試しにUnixBenchを実行してみましょう。
ここでは実行できるかが確認出来れば良いので、途中で終了して構いません。

./Run

   #    #  #    #  #  #    #          #####   ######  #    #   ####   #    #
   #    #  ##   #  #   #  #           #    #  #       ##   #  #    #  #    #
   #    #  # #  #  #    ##            #####   #####   # #  #  #       ######
   #    #  #  # #  #    ##            #    #  #       #  # #  #       #    #
   #    #  #   ##  #   #  #           #    #  #       #   ##  #    #  #    #
    ####   #    #  #  #    #          #####   ######  #    #   ####   #    #
   Version 5.1.3                      Based on the Byte Magazine Unix Benchmark
   Multi-CPU version                  Version 5 revisions by Ian Smith,
                                      Sunnyvale, CA, USA
   January 13, 2011                   johantheghost at yahoo period com

ベンチマーク実行スクリプトの作成
実行時間ごとに一応ログファイルを分けときます。

vi /usr/local/bin/unixbench.sh
#!/bin/sh -
now=$(date "+%Y%m%d%H%M")
log="/var/log/bench/unixbench_${now}.log"

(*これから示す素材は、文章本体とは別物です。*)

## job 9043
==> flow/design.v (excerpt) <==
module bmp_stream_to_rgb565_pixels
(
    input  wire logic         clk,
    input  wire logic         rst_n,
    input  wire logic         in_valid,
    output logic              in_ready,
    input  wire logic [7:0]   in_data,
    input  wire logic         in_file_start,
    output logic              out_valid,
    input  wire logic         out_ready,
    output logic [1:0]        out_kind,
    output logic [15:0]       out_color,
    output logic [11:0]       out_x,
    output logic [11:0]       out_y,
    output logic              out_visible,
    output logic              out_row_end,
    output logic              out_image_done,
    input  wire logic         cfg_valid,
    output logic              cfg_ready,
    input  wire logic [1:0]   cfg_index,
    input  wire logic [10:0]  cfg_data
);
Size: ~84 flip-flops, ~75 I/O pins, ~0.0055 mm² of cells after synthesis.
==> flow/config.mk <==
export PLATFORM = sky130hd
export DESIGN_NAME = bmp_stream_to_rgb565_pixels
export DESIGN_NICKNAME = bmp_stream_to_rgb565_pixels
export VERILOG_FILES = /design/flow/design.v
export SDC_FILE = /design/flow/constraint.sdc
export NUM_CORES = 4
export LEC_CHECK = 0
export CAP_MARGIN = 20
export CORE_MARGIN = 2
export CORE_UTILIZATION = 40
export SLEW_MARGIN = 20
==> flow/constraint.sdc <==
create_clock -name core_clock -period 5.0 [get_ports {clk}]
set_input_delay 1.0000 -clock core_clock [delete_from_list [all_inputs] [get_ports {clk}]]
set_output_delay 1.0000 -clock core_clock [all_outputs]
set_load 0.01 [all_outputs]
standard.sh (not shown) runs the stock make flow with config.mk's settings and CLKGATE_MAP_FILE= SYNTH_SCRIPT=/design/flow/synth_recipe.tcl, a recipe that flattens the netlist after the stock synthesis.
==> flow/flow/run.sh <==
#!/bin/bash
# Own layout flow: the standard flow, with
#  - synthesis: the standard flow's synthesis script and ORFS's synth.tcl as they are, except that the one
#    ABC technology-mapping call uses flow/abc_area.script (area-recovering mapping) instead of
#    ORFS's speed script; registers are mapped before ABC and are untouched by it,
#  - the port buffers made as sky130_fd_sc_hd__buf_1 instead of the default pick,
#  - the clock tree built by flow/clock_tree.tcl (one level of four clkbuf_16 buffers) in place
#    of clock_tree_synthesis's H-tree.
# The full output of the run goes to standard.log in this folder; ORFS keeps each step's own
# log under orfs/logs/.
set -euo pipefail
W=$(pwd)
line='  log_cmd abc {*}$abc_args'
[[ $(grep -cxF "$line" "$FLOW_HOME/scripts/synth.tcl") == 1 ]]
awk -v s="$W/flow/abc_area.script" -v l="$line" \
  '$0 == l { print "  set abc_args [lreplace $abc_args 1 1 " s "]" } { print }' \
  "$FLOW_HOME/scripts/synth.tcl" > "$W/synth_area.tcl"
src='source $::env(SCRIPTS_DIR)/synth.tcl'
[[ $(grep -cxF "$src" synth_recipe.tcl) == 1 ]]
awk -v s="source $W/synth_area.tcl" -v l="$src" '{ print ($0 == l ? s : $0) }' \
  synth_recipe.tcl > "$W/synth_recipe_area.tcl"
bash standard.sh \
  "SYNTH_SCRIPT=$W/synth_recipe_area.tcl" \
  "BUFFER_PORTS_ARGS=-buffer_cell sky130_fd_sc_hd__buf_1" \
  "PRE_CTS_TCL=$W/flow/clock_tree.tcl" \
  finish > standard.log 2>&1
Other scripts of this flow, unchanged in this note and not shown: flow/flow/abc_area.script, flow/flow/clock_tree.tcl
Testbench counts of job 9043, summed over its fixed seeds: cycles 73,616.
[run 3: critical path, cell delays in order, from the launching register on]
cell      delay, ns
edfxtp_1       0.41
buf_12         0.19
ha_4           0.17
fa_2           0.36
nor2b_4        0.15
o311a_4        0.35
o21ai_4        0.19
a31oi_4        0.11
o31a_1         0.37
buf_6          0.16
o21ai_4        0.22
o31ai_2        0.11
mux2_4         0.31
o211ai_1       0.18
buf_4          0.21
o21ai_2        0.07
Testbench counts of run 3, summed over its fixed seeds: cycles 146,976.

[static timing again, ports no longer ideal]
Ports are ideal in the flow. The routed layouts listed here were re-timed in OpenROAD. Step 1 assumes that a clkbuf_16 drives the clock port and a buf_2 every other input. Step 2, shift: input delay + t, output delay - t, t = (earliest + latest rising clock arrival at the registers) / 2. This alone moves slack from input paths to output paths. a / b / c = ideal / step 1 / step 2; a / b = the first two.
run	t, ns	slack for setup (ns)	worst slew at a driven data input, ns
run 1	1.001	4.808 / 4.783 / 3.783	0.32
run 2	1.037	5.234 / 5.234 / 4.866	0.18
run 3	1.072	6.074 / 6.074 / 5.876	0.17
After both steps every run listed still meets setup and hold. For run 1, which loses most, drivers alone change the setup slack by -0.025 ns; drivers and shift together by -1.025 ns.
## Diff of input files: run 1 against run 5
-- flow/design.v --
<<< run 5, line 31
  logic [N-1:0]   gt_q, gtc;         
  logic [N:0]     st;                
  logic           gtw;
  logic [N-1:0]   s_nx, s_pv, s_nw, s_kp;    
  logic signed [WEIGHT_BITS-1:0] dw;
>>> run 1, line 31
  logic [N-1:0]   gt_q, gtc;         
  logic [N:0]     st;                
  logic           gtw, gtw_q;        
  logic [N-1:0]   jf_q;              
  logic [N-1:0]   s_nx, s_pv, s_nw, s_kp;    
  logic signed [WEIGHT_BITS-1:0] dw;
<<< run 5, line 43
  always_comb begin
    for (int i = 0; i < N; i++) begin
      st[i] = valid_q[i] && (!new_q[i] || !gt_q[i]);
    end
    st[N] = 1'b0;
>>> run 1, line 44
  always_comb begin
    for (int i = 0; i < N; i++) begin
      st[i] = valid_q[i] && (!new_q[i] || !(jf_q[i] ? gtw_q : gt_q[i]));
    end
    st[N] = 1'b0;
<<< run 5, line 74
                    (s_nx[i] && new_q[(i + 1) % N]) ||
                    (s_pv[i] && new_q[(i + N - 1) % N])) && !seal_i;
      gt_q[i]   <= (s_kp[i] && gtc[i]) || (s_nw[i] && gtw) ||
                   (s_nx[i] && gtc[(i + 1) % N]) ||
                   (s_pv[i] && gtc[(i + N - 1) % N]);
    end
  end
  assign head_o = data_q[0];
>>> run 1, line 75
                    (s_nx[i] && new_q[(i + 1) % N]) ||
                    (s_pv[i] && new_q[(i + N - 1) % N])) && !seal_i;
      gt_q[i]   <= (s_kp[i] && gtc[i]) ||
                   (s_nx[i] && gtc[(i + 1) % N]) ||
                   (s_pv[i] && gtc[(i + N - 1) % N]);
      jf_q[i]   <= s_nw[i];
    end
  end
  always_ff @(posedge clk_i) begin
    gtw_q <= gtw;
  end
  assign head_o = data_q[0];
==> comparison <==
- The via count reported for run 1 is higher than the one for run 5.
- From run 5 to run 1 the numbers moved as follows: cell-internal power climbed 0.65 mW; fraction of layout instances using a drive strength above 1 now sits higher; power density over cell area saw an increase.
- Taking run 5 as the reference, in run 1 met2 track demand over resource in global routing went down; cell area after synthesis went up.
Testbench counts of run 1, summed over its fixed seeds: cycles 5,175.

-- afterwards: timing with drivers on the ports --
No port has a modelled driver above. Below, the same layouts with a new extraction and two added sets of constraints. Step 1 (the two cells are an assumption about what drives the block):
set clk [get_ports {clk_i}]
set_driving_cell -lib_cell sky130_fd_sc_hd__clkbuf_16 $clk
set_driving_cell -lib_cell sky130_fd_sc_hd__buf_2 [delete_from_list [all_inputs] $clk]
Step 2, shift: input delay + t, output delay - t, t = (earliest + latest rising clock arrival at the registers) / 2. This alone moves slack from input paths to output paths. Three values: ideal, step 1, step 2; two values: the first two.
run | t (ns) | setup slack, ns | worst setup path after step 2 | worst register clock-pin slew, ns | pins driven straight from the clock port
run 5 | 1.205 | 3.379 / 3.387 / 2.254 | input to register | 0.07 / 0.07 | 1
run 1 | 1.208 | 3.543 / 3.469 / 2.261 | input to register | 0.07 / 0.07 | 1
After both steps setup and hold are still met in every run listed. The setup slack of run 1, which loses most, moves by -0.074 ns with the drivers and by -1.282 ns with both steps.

cd /usr/local/bin/UnixBench
echo '==================== START ' `date` '====================' >> $log
./Run >> $LOG 2>&1
echo '==================== END ' `date` '====================' >> $log
echo '' >> $log

exit 0

実行権限を設定

chmod 700 /usr/local/bin/unixbench.sh

cronに登録

crontab -e
00 * * * * /usr/local/bin/unixbench.sh

手順は以上です。

ベンチマーク結果

1時間毎に計10回測定を行った結果がこちらです。
※計測は2017年10月時点

(System Benchmarks Index Score)

No AWS EC2 GCE
1 2227.8 2209.6
2 2224.6 2168.3
3 2228.1 2182.7
4 2222.8 2160.7
5 2230.5 2098.3
6 2219.6 2139.8
7 2228.5 2168.3
8 2209.9 2159.1
9 2222.3 2166.7
10 2209.6 2150.3
AWS EC2 GCE
平均値 2222.37 2160.38
最大値 2230.5 2209.5
最小値 2209.6 2098.3

結果を見るとEC2の方がインデックススコアが平均的に高いことが分かりました。

最後に

CPU性能はEC2の方がわずかに高くはありますが、あくまでc3.largen1-highcpu-2の比較なので、他のマシンタイプで比較したらまた違う結果が出るかもしれません。
ただ現場で使用しているサービスの基盤をAWSからGCPに移行検討している段階なので、この調査結果は検討材料の一つとします。
コストも含めて考慮すると個人的にはGCEに軍配が上がりますが、コストの話はまたの機会ということで。